Worm Breeder's Gazette 12(5): 68 (February 1, 1993)

These abstracts should not be cited in bibliographies. Material contained herein should be treated as personal communication and should be cited as such only with the consent of the author.

Effects of Dopamine and a Dopamine Antagonist on Behavior

William R. Schafer, Cynthia Kenyon

Dept. of Biochemistry and Biophysics, UC San Francisco, San Francisco, CA 94120

Sulston and Brenner (1975) have demonstrated that dopamine is present in the axonal processes of a set of C. elegans neurons. However, behavioral defects have not been observed either in mutant worms containing low levels of dopamine or in wild-type worms treated with exogenous neurotransmitter. Here we report that whereas up to 32 mM dopamine has no observable effect on worms in NG agar, dopamine exerts profound effects on several behaviors when worms are grown on a substrate containing only 1.5% agar and 16 mM dopamine.

At a concentration of 16 mM, dopamine has several major effects on worm behavior. The most apparent is the loss of motor activity and extended paralysis. Initially, dopamine-treated animals fail to move spontaneously, but will still move briefly if the plate is trapped Eventually, the animals stop moving altogether. Dopamine treatment also inhibits pharyngeal pumping and egg-laying. None of these effects are seen when the worms are grown on NG medium. Several of the components of NG appear to inhibit the action of dopamine, including sodium chloride, calcium chloride, phosphate and peptone. The reason that dopamine is ineffective in the presence of these compounds is unclear, perhaps the higher osmolarity of NG medium prevents the efficient uptake of dopamine through the cuticle.

The dopamine antagonist haloperidol also strongly affects the behavior of wild-type animals. Halopridol, added to the agar substrate at 4 mM, induces egg-laying in the absence of food, the converse of dopamine's effect. The ability of haloperidol to induce egg-laying can be blocked by a four-fold molar excess of dopamine; thus, in this physiological assay, dopamine is capable of competing away the effects of haloperidol, its presumed antagonist. Haloperidol has other effect on C. elegans; 4 mM halopridol leads to hypercontraction, particularly in the head and pharynx This concentration of halopridol is also toxic to worms, and eventually leads to death.

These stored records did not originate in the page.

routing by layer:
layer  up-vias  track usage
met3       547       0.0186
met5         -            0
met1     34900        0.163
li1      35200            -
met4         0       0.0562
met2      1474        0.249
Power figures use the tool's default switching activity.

Since dopamine and haloperidol exert opposite effects on egg-laying, and since excess dopamine can block the action of halopridol in vivo, these experiments indicate that dopamine most likely negatively regulates egg-laying in the worm. This hypothesis is supported by the observation that cat-2 mutants, which contain low levels of dopamine, are weakly constitutive for egg-laying. To gain further insight into the possible role of dopamine in the control of egg-laying, we investigated the effects of dopamine and haloperidol on C. elegans mutants with defects related to egg-laying. egl-S mutants lack the serotonergic HSN neuron, which appears to stimulate egg-laying. The egg-laying defect in these animals can be rescued by serotonin treatment. 2 mM haloperidol induced egg-laying in egl-S mutants, indicating that dopamine's effect does not require HSN. In addition, dopamine did not block the induction of egg-laying by serotonin in egl-S animals. Taken together, these results suggest that dopamine may be acting through a parallel pathway from that which acts through HSN. The induction of egg-laying does not require the levamisole receptor, as haloperidol treatment induces -laying in unc-29 mutants, which lack functional receptors. Predictably, unc-54 mutants, with a defect in muscle myosin, are resistant to haloperidol's effects on egg-laying and head contraction, though the drug is still toxic to unc-54 animals.

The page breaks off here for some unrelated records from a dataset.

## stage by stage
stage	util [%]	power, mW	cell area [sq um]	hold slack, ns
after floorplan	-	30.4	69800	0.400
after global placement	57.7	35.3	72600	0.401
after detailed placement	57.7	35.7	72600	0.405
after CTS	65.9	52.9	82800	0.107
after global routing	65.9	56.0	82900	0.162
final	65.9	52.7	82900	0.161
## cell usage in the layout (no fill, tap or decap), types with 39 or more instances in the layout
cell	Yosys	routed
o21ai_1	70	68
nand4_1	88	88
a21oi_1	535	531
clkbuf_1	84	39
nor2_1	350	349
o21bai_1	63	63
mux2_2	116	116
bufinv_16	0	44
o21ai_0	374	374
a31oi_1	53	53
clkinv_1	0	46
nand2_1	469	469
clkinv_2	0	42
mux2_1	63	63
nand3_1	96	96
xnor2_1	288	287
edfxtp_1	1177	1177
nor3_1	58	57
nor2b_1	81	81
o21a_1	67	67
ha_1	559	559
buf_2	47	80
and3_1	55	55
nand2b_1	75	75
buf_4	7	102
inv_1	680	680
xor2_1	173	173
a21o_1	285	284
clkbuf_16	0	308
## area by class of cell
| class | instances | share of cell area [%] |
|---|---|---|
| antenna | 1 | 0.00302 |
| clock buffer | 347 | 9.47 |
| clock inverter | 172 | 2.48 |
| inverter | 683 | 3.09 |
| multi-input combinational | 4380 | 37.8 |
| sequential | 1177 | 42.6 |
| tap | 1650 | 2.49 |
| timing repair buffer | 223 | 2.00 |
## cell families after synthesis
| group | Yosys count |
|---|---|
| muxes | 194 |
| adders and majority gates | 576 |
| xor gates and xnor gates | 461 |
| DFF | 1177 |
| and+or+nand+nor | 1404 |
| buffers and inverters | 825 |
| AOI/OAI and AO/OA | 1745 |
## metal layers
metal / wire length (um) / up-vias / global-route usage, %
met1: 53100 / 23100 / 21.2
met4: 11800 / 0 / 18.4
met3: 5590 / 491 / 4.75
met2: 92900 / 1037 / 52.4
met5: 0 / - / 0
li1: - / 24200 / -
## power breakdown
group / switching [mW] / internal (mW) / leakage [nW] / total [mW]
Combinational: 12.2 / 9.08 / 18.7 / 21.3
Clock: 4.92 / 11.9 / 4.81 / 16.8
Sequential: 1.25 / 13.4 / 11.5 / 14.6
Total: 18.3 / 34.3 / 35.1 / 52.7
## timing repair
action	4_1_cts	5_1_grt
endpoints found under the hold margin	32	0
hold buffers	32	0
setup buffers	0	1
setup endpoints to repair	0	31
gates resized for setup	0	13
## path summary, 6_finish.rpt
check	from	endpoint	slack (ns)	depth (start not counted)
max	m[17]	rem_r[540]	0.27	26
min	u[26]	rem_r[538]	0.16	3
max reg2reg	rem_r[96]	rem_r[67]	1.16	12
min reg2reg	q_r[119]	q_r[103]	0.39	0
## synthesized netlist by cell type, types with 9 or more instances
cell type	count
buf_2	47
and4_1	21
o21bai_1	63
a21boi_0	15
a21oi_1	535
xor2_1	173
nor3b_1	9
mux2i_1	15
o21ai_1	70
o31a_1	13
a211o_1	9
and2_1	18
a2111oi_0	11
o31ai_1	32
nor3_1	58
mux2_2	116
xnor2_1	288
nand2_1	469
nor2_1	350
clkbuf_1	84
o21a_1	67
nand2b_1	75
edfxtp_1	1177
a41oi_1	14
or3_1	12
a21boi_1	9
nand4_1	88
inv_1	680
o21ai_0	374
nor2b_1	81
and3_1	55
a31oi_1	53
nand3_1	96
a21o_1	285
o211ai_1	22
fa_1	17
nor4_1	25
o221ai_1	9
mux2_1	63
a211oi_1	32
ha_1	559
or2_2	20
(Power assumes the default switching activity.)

Intriguingly, animals appear to adapt readily to the presence of dopamine; animals grown overnight on 16 mM dopamine recover both motility and egg-laying ability. These conditioned animals were resistant to paralysis and egg-laying inhibition by dopamine at concentrations up to 32 mM. Genetic screens are in progress to identify animals defective in response and adaptation to dopamine. It should be possible to use such mutants to gain an understanding of the mechanisms underlying adaptation to dopamine and the regulation of dopamine-influenced behaviors.